The analytics gave the Saints a 27 percent chance to win the game. But the analytics didn’t factor into the equation Payton and Brees, the most prolific quarterback-coach combination in NFL history.

1. Finding the Pilot

No one could have known it then, but Sean Payton’s recruitment of Drew Brees in the winter of 2006 was an early indicator of the coach’s brilliance. He had never met Brees, who was the top quarterback on the NFL free-agent market at the time. There was no Kevin Bacon-degrees-of-separation connection, no prior history to work with. Payton didn’t know Brees at all. But he knew he needed him.

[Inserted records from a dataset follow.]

`config.mk`:
```
export PLATFORM = sky130hd
export DESIGN_NAME = instr_encoder
export DESIGN_NICKNAME = d
export VERILOG_FILES = /design/src/rtl/instr_encoder_pkg.sv /design/src/rtl/instr_field_pack.sv /design/src/rtl/instr_encoder.sv
export SDC_FILE = /design/constraint.sdc
export NUM_CORES = 1
export LEC_CHECK = 0
export CORE_MARGIN = 10
export CORE_UTILIZATION = 43
export CTS_CLUSTER_DIAMETER = 120
export DETAILED_ROUTE_END_ITERATION = 6
export GPL_TIMING_DRIVEN = 0
export PLACE_DENSITY = 0.85
export SKIP_CTS_REPAIR_TIMING = 1
export SKIP_LAST_GASP = 1
export SYNTH_ARGS = -nofsm -noshare
export SYNTH_HDL_FRONTEND = slang
export SYNTH_HIERARCHICAL = 1
export SYNTH_SLANG_ARGS = --single-unit
```
`constraint.sdc`:
```
create_clock -name clk -period 2.15 [get_ports clk]
set_clock_uncertainty 0.05 [all_clocks]
set_input_delay 0.645 -clock clk [delete_from_list [all_inputs] [get_ports clk]]
set_output_delay 0.645 -clock clk [all_outputs]
set_load 0.05 [all_outputs]
```
`src/rtl/instr_encoder_pkg.sv`:
```
// Shared constants and field bundle for the RV64 I/S/B instruction encoder.
// Opcodes match the ones the immediate generator decodes.
package instr_encoder_pkg;

    localparam logic [1:0] FMT_I    = 2'd0;
    localparam logic [1:0] FMT_S    = 2'd1;
    localparam logic [1:0] FMT_B    = 2'd2;
    localparam logic [1:0] FMT_RSVD = 2'd3;

    localparam logic [6:0] OP_IMM    = 7'b0010011;
    localparam logic [6:0] OP_LOAD   = 7'b0000011;
    localparam logic [6:0] OP_STORE  = 7'b0100011;
    localparam logic [6:0] OP_BRANCH = 7'b1100011;

    localparam logic [31:0] NOP_INSTR = 32'h0000_0013;

    typedef struct packed {
        logic [1:0]  fmt;
        logic [6:0]  opcode;
        logic [2:0]  funct3;
        logic [4:0]  rd;
        logic [4:0]  rs1;
        logic [4:0]  rs2;
        logic [63:0] imm;
    } instr_fields_t;

    // True when imm[63:lsb] are all equal, i.e. imm fits a signed (lsb+1)-bit field.
    function automatic logic imm_fits(input logic [63:0] imm, input int unsigned lsb);
        logic [63:0] hi;
        hi = 64'($signed(imm) >>> lsb);
        return (hi == '0) || (hi == '1);
    endfunction

endpackage

```
`src/rtl/instr_field_pack.sv`:
```
// Combinational legality check and bit packing of decoded fields into one
// RV64 instruction word; illegal inputs collapse to the canonical NOP.
module instr_field_pack
    import instr_encoder_pkg::*;
(
    input  instr_fields_t f,
    output logic [31:0]   instr,
    output logic          illegal
);

    logic [31:0] raw;
    logic        ok;

    always_comb begin
        raw = NOP_INSTR;
        ok  = 1'b0;
        case (f.fmt)
            FMT_I: begin
                ok  = (f.opcode == OP_IMM || f.opcode == OP_LOAD) && imm_fits(f.imm, 11);
                raw = {f.imm[11:0], f.rs1, f.funct3, f.rd, f.opcode};
            end
            FMT_S: begin
                ok  = (f.opcode == OP_STORE) && imm_fits(f.imm, 11);
                raw = {f.imm[11:5], f.rs2, f.rs1, f.funct3, f.imm[4:0], f.opcode};
            end
            FMT_B: begin
                // 13-bit signed range plus even offset gives [-4096, 4094].
                ok  = (f.opcode == OP_BRANCH) && imm_fits(f.imm, 12) && !f.imm[0];
                raw = {f.imm[12], f.imm[10:5], f.rs2, f.rs1, f.funct3,
                       f.imm[4:1], f.imm[11], f.opcode};
            end
            FMT_RSVD: begin
                ok  = 1'b0;
                raw = NOP_INSTR;
            end
        endcase
    end

    assign illegal = !ok;
    assign instr   = ok ? raw : NOP_INSTR;

endmodule

```
`src/rtl/instr_encoder.sv`:
```
// Stream encoder: one registered output stage, byte-address tagging of each
// emitted word, and a saturating count of illegal inputs.
module instr_encoder
    import instr_encoder_pkg::*;
#(
    parameter int ADDR_W    = 10,
    parameter int BASE_ADDR = 0
) (
    input  logic              clk,
    input  logic              rst_n,
    input  logic              clear,
    input  logic              in_valid,
    output logic              in_ready,
    input  logic [1:0]        in_fmt,
    input  logic [6:0]        in_opcode,
    input  logic [2:0]        in_funct3,
    input  logic [4:0]        in_rd,
    input  logic [4:0]        in_rs1,
    input  logic [4:0]        in_rs2,
    input  logic [63:0]       in_imm,
    output logic              out_valid,
    input  logic              out_ready,
    output logic [31:0]       out_instr,
    output logic [ADDR_W-1:0] out_addr,
    output logic              out_err,
    output logic [15:0]       err_count
);

    localparam logic [ADDR_W-1:0] BASE = ADDR_W'(BASE_ADDR);

    instr_fields_t     fields;
    logic [31:0]       pack_instr;
    logic              pack_illegal;
    logic [ADDR_W-1:0] next_addr;
    logic              xfer;

    assign fields = '{fmt: in_fmt, opcode: in_opcode, funct3: in_funct3,
                      rd: in_rd, rs1: in_rs1, rs2: in_rs2, imm: in_imm};

    instr_field_pack u_pack (
        .f       (fields),
        .instr   (pack_instr),
        .illegal (pack_illegal)
    );

    // clear blocks intake so a restart never races an accepted word.
    assign in_ready = !clear && (!out_valid || out_ready);
    assign xfer     = in_valid && in_ready;

    always_ff @(posedge clk or negedge rst_n) begin
        if (!rst_n) begin
            out_valid <= 1'b0;
            out_instr <= '0;
            out_addr  <= BASE;
            out_err   <= 1'b0;
            err_count <= '0;
            next_addr <= BASE;
        end else begin
            if (xfer) begin
                out_valid <= 1'b1;
                out_instr <= pack_instr;
                out_err   <= pack_illegal;
                out_addr  <= next_addr;
                next_addr <= next_addr + ADDR_W'(4);
                if (pack_illegal && err_count != 16'hFFFF)
                    err_count <= err_count + 16'd1;
            end else if (out_ready) begin
                out_valid <= 1'b0;
            end
            // The pending word keeps its address; only the counters restart.
            if (clear) begin
                next_addr <= BASE;
                err_count <= '0;
            end
        end
    end

endmodule

```
==> impl_metrics.ini, run 1 <==
[worst_setup_path]
crit_slowest_cell = or4_1
worstPathRequired_ps = 2330
cpPeakStageDelay_ps = 440
worst_setup_path_end_kind = flop
path_max_fanout = 6
path_class = in -> reg
cp_cell_sequence = dlymetal6s2s_1 -> nor4_2 -> nand4_1 -> or4_1 -> a211o_1 -> buf_6 -> and2_4 -> nand4_4 -> buf_6 -> buf_6 -> buf_6 -> or4_4 -> nand2_2
arrival_ps = 2930
cp.buffers_inverters = 5
crit_family = simple AND/OR/NAND/NOR gates
crit_top_cell = buf_6
crit_path_start_kind = input port

[sta]
worstMarginPinSlew_ps = 830
tns_ps = -18620
max_freq_mhz = 364
period_minus_slack_ps = 2750
final_max_slew_viol_count = 0
layout_setup_ws_ps = -597
finalHoldViolCount = 0
period_share_pct = 128
slew_headroom_pct = 44.7
rsz0062_at_grt = true
report.final.setup_viol = 46
fin_hold_ws_ps = 317

[clock_network]
cts-root-buf = clkbuf_8
clkTransAtPathRegs_ps = 80
cts_buffers = 9
clockBufferDepth = 2
cts_sinks = 66
cts_tree = built
insertion_delay_ps = 350
h-tree-depth = 3

[floorplan]
design.core.area_um2 = 8640
io_pins = 157
die_h_um = 114
die_area_um2 = 12900
start_util_pct = 43.7
fp-row-count = 34
die_w_um = 114

[power_and_ir_drop]
powerDensity_nw_per_um2 = 463
ir_worst_vdd_mv = 0.443
leakage_uw = 0.00372

[grt]
antenna_found_initial = 0
track_usage_pct = 18.7
grt_max_degree = 67
grt-ovfl-total = 0
grt_pass1_wl_um = 19400
grt_pass1_vias = 3754

[flow_run]
cap_violations = 0

[synth]
synth_cell_types = 49
yosys_most_used_dff = dfrtp_1
ys_warn_count = 6
yosysSeqAreaShare_pct = 43.8
ys_seq_elements = 66
synth-edff-count = 0
async_flop_share_pct = 100
syn_area_um2 = 3770
synthCells = 365
avgSynthCellArea_um2 = 10.3

[routing]
wl_per_cell_um = 20.3
wirelength_um = 13200
drc = 0
via_count = 3676
first_pass_iters = 6
routed_via_density = 5.66
drt_iter0_drc = 248
ant_nets = 0

[layout]
diodes = 0
nNetsFinal = 635
final_common_cell = dlymetal6s2s_1
drive_gt1_share_pct = 28.2
area_delta_synth_final_pct = 60.8
final_cell_mix = 93 x dlymetal6s2s_1, 66 x dfrtp_1, 41 x mux2_2

[hold_path]
hold_path_class = in -> async

[place]
place_hpwl_um = 9870
place.port_buffers = 151
place.gp.congestion = 0.875

[outcome]
violations = negative setup slack
status = finished with violations
-- path summary, 6_finish.rpt --
path	from	end	slack (ps)	depth (start not counted)
max	in_imm[37]	err_count[4]	-600	13
min	rst_n	err_count[15]	320	1
max reg2reg	err_count[0]	err_count[12]	140	6
min reg2reg	next_addr[9]	next_addr[9]	430	1
max in group asynchronous	rst_n	next_addr[8]	1160	1
min in group clk	next_addr[9]	next_addr[9]	430	1
-- metal layers --
| metal | up-vias | track usage, % | part of all wire, % |
|---|---|---|---|
| met3 | 19 | 5.62 | 8.2 |
| li1 | 1710 | - | - |
| met2 | 171 | 34.2 | 51 |
| met4 | 0 | 5.58 | 1.6 |
| met5 | - | 0 | 0 |
| met1 | 1776 | 20.2 | 39 |
-- sequential cells by signal (all words and copies together), names as in the netlist --
name       flops
err_count     16
next_addr      8
out_addr       8
out_err        1
out_instr     32
out_valid      1
-- cell usage after synthesis, types with 2 or more instances --
master / instances / area share, %
buf_4: 6 / 1.2
or2_2: 2 / 0.33
buf_6: 6 / 1.8
nand3_1: 7 / 0.93
conb_1: 3 / 0.30
or3_1: 2 / 0.33
buf_2: 6 / 0.80
mux2i_1: 7 / 1.9
nor2b_1: 10 / 1.7
a21boi_1: 7 / 1.4
nor2_1: 24 / 2.4
xor2_1: 4 / 0.93
clkbuf_1: 9 / 0.90
or4_1: 5 / 1.0
o311ai_0: 5 / 1.2
o41ai_1: 5 / 1.2
o21ai_0: 5 / 0.66
o31ai_1: 3 / 0.60
mux2_2: 44 / 13
nand4_1: 27 / 4.5
and2_1: 4 / 0.66
ha_1: 2 / 0.66
nand2b_1: 3 / 0.50
nor3_1: 3 / 0.40
inv_1: 3 / 0.30
a21oi_2: 9 / 2.1
nor4_1: 21 / 3.5
dfrtp_1: 66 / 44
and3_1: 3 / 0.50
xnor2_1: 2 / 0.46
nand2_1: 14 / 1.4
a21oi_1: 24 / 3.2
a21boi_0: 8 / 1.6
-- area by class of cell --
class / instances / area, µm²
well taps: 108 / 135
flip-flops and latches: 66 / 1650
multi-input cells: 270 / 2140
fillers: 628 / 2570
clock buffers: 10 / 138
clock inverters: 6 / 32.5
inverters: 4 / 15.0
plain buffers: 27 / 204
repair buffers: 159 / 1750
-- report_power, final --
part | switching (µW) | total (µW) | internal (µW)
Combinational | 317 | 589 | 272
Clock | 490 | 929 | 439
Sequential | 18.2 | 1290 | 1270
Total | 826 | 2810 | 1980
-- stage by stage --
stage               worst slack (ps)  utilization [%]  area (µm²)  cells  total power [µW]
finish                          -597             70.2        6070    650              2810
CTS                            -1510             65.8        5680    643              2830
detailed placement             -1510             63.8        5510    627              1900
global placement               -1800             63.8        5510    627              1890
global route                    -681             70.2        6070    650              2920
floorplan                       -587                -        3860    368              1580
-- cell families (layout without fill, tap and decap cells) --
| kind of cell | count (synthesis) | count (layout) | share of synthesized area, % |
|---|---|---|---|
| multiplexers | 51 | 51 | 15.0 |
| flip-flops | 66 | 66 | 43.8 |
| XOR/XNOR | 6 | 6 | 1.39 |
| adder cells (fa/ha/maj) | 2 | 2 | 0.663 |
| AND/OR/NAND/NOR | 134 | 134 | 20.7 |
| buffers and inverters | 32 | 206 | 5.21 |
| AO/OA/AOI/OAI | 71 | 71 | 12.9 |
| other | 3 | 6 | 0.298 |
(Power assumes the default switching activity.)
==> inputs of run 2 (changes only) <==
--- a/config.mk
+++ b/config.mk
@@ -11,8 +11,8 @@
 export DETAILED_ROUTE_END_ITERATION = 6
 export GPL_TIMING_DRIVEN = 0
 export PLACE_DENSITY = 0.85
-export SKIP_CTS_REPAIR_TIMING = 1
 export SKIP_LAST_GASP = 1
+export SLEW_MARGIN = 10
 export SYNTH_ARGS = -nofsm -noshare
 export SYNTH_HDL_FRONTEND = slang
 export SYNTH_HIERARCHICAL = 1
==> impl_metrics.ini, run 2 (same netlist as run 1, synthesis figures left out) <==
[power_and_ir_drop]
switchingPower_uw = 824
p_int_uw = 1960
power_uw = 2790
leakage_uw = 0.00280
p_seq_share_pct = 46.3
pwr-share-clk_pct = 33.1
ir_worst_vdd_mv = 0.495
powerDensity_nw_per_um2 = 467
sw_frac_of_total_pct = 29.6
comb_power_share_pct = 20.6

[grt]
grt_max_degree = 42
antenna_found_initial = 0
grt_pass1_vias = 3857
grt-ovfl-total = 0
track_usage_pct = 19.4
grt_pass1_wl_um = 20300

[routing]
drc = 0
wl_per_cell_um = 20.3
drt_iter0_drc = 187
via_count = 3660
routed_via_density = 5.58
wirelength_um = 13300
first_pass_iters = 4
ant_nets = 0

[sta]
worstMarginPinSlew_ps = 560
rsz0062_at_grt = true
finalHoldViolCount = 0
report.final.setup_viol = 46
slew_headroom_pct = 62.7
period_share_pct = 129
final_max_slew_viol_count = 0
tns_ps = -22940
layout_setup_ws_ps = -620
period_minus_slack_ps = 2770
max_freq_mhz = 361

[clock_network]
h-tree-depth = 3
cts_buffers = 9
insertion_delay_ps = 330
clkTransAtPathRegs_ps = 70
cts_hold_buf = 0
clockBufferDepth = 2
cts_tree = built
cts_sinks = 66
cts-root-buf = clkbuf_8

[worst_setup_path]
cpPeakStageDelay_ps = 490
crit_path_start_kind = input port
crit_top_cell = buf_6
reg2regPathDepth = 6
path_class = in -> reg
path_max_fanout = 8
arrival_ps = 2920
cp.buffers_inverters = 5
crit_family = simple AND/OR/NAND/NOR gates
cp.depth = 12
worstPathRequired_ps = 2300
crit_slowest_cell = or4_1
worst_setup_path_end_kind = flop
cp_cell_sequence = dlygate4sd2_1 -> nor4_1 -> nand2_1 -> or4_1 -> a211o_1 -> buf_6 -> and2_4 -> nand4_4 -> buf_6 -> clkbuf_16 -> buf_12 -> o41ai_4

[layout]
top_regs = out_instr: 32 flops, err_count: 16 flops
diodes = 0
fin_area_um2 = 5970
largest_register = out_instr
final_cell_mix = 70 x dlygate4sd2_1, 66 x dfrtp_1, 36 x clkdlybuf4s50_1
largest_reg_flops = 32
final_common_cell = dlygate4sd2_1
stdcell_count = 656
area_delta_synth_final_pct = 58.3
nNetsFinal = 641
drive_gt1_share_pct = 31.8

[flow_run]
cap_violations = 0

[outcome]
status = finished with violations
violations = negative setup slack

[hold_path]
hold_path_class = in -> async

[place]
placedCellCount = 628
place.gp.congestion = 0.875
postPlaceCellArea_um2 = 5530
place.port_buffers = 151
pre_cts_slack_ps = -1520
place_hpwl_um = 10000

[floorplan]
die_area_um2 = 12900
die_h_um = 114
fp-row-count = 34
start_util_pct = 43.7
io_pins = 157
die_w_um = 114
design.core.area_um2 = 8640
-- run 2: changes by cell type in the layout (fill, tap and decap cells not counted), moves of 11 or more --
cell             change
mux2_4              +13
mux2_2              -13
clkdlybuf4s15_1     +14
clkbuf_2            -11
dlygate4sd2_1       +70
dlymetal6s2s_1      -91
buf_2               +19
-- run 2: layout make-up --
class | count | area, µm²
Clock buffer | 10 | 138
Sequential cell | 66 | 1650
Tap cell | 108 | 135
Inverter | 4 | 15.0
Timing Repair Buffer | 164 | 1500
Multi-Input combinational cell | 270 | 2270
Fill cell | 674 | 2660
Buffer | 28 | 233
Clock inverter | 6 | 32.5
-- run 2: per-layer routing --
metal / track usage [%] / part of all wire, %
met4: 4.06 / 1.0
met1: 21.8 / 39
met3: 5.62 / 8.9
met2: 35.6 / 51
met5: 0 / 0
-- run 2: final timing paths --
check	startpoint	end	slack, ps
min in group clk	next_addr[9]	next_addr[9]	430
max in group asynchronous	rst_n	out_instr[5]	1360
setup / recovery	in_imm[18]	err_count[3]	-620
hold reg to reg	next_addr[9]	next_addr[9]	430
hold / removal	rst_n	err_count[7]	160
setup reg to reg	err_count[0]	err_count[7]	80
-- run 2: what timing repair did --
item / in CTS / in global routing
pin swaps: 29 / 29
gates cloned: 1 / 0
setup endpoints to repair: 114 / 55
gates resized for setup: 238 / 54
buffers inserted: 8 / 3
-- run 2: per-stage QoR --
stage	hold slack [ps]	util [%]
2_1_floorplan	299	-
3_3_place_gp	417	63.8
3_5_place_dp	422	64.0
4_1_cts	159	66.8
5_1_grt	171	69.2
6_report	159	69.2
-- run 2: power groups by stage --
stage	Combinational [µW]	Clock (µW)	Sequential (µW)
3_3_place_gp	575	0	1310
3_5_place_dp	588	0	1310
2_1_floorplan	174	0	1410
5_1_grt	614	1000	1290
4_1_cts	562	943	1290
6_report	575	924	1290
## src/rtl/ias_pkg.sv

```systemverilog
// Shared definitions for the inc/dec/neg scan pipeline: op encodings and chain sizing.
package ias_pkg;

  typedef enum logic [1:0] {
    OP_PASS = 2'b00,
    OP_INC  = 2'b01,
    OP_DEC  = 2'b10,
    OP_NEG  = 2'b11
  } op_e;

  // Per-stage overhead on top of the data word: valid bit plus two op bits.
  localparam int STATE_EXTRA = 3;

  function automatic int scan_len(input int width, input int stages);
    return stages * (width + STATE_EXTRA);
  endfunction

endpackage

```

## src/rtl/ias_scan_stage.sv

```systemverilog
// W-bit register that either loads a parallel word or shifts one bit of the scan chain.
module ias_scan_stage #(
  parameter int W = 8
) (
  input  logic         clk,
  input  logic         clr,
  input  logic         sen,
  input  logic         ce,
  input  logic         sin,
  input  logic [W-1:0] d,
  output logic [W-1:0] q,
  output logic         sout
);

  // Shift moves toward the MSB so sin lands in bit 0 and the MSB leaves first.
  always_ff @(posedge clk or posedge clr) begin
    if (clr)     q <= '0;
    else if (ce) q <= sen ? {q[W-2:0], sin} : d;
  end

  assign sout = q[W-1];

endmodule

```

## src/rtl/ias_pipe_datapath.sv

```systemverilog
// Elastic valid/ready pipeline with a per-item op in stage 1; every state bit sits on one scan chain.
module ias_pipe_datapath
  import ias_pkg::*;
#(
  parameter int WIDTH  = 8,
  parameter int STAGES = 2,
  parameter int STEP   = 1,
  parameter int SAT    = 0
) (
  input  logic             clk,
  input  logic             reset,
  input  logic [WIDTH-1:0] data_in,
  input  logic [1:0]       op_in,
  input  logic             in_valid,
  output logic             in_ready,
  output logic [WIDTH-1:0] data_out,
  output logic             out_valid,
  input  logic             out_ready,
  input  logic             sin,
  output logic             sout,
  input  logic             sen,
  input  logic             scan_ce
);

  localparam int SW = WIDTH + STATE_EXTRA;
  localparam logic [WIDTH:0] STEP_X = (WIDTH+1)'(STEP);
  localparam logic [WIDTH:0] ONE_X  = {{WIDTH{1'b0}}, 1'b1};

  logic [STAGES-1:0][SW-1:0] s_d, s_q;
  logic [STAGES-1:0]         v, adv, ce;
  logic [STAGES:0]           chain;
  logic                      unused_op;

  // One extra bit of headroom exposes carry/borrow for the saturating clamp.
  function automatic logic [WIDTH-1:0] apply_op(input op_e op, input logic [WIDTH-1:0] d);
    logic [WIDTH:0] r;
    r = {1'b0, d};
    case (op)
      OP_INC: begin
        r = {1'b0, d} + STEP_X;
        if (SAT != 0 && r[WIDTH]) r = {1'b0, {WIDTH{1'b1}}};
      end
      OP_DEC: begin
        r = {1'b0, d} - STEP_X;
        if (SAT != 0 && r[WIDTH]) r = '0;
      end
      OP_NEG:  r = {1'b0, ~d} + ONE_X;
      default: r = {1'b0, d};
    endcase
    return r[WIDTH-1:0];
  endfunction

  // adv_k = !v_k | adv_{k+1}, unrolled so each bit depends only on valid bits and out_ready.
  always_comb begin
    for (int k = 0; k < STAGES; k++) begin
      v[k]   = s_q[k][SW-1];
      adv[k] = out_ready;
      for (int j = k; j < STAGES; j++)
        if (!s_q[j][SW-1]) adv[k] = 1'b1;
      ce[k]  = sen ? scan_ce : adv[k];
    end
  end

  always_comb begin
    s_d = '0;
    if (in_valid) s_d[0] = {1'b1, op_in, data_in};
    if (v[0])     s_d[1] = {1'b1, s_q[0][WIDTH +: 2],
                            apply_op(op_e'(s_q[0][WIDTH +: 2]), s_q[0][WIDTH-1:0])};
    for (int k = 2; k < STAGES; k++) s_d[k] = s_q[k-1];
  end

  assign chain[0] = sin;

  for (genvar k = 0; k < STAGES; k++) begin : g_stage
    ias_scan_stage #(.W(SW)) u_stage (
      .clk  (clk),
      .clr  (reset),
      .sen  (sen),
      .ce   (ce[k]),
      .sin  (chain[k]),
      .d    (s_d[k]),
      .q    (s_q[k]),
      .sout (chain[k+1])
    );
  end

  assign in_ready  = adv[0] & ~sen;
  assign out_valid = v[STAGES-1] & ~sen;
  assign data_out  = s_q[STAGES-1][WIDTH-1:0];
  assign sout      = chain[STAGES];

  // The last stage's op bits only travel the scan chain.
  assign unused_op = ^s_q[STAGES-1][WIDTH +: 2];

endmodule

```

The Saints owned one of the worst quarterback legacies in the NFL and were coming off a grim 3–13 campaign with the inconsistent Aaron Brooks under center. The Saints hadn’t started an elite quarterback since Archie Manning played in the late 1970s and early 1980s. Since then, a parade of journeymen and overmatched rookies had manned the position. In the 25 years since Manning left in 1981, none of the Saints’ 20 starting quarterbacks earned a single Pro Bowl invitation.

If the Saints had any hope of turning around their fortunes in their first year under Payton, they would need a top quarterback to lead them.

Having played quarterback at Eastern Illinois and coached the position previously with the Philadelphia Eagles, New York Giants, and Dallas Cowboys, Payton understood the importance of the role, especially in the NFL, where rules have tilted heavily in favor of the passing game. The NFL had essentially evolved into a league divided into the haves and have-nots: teams that had franchise quarterbacks and those that were trying to find one.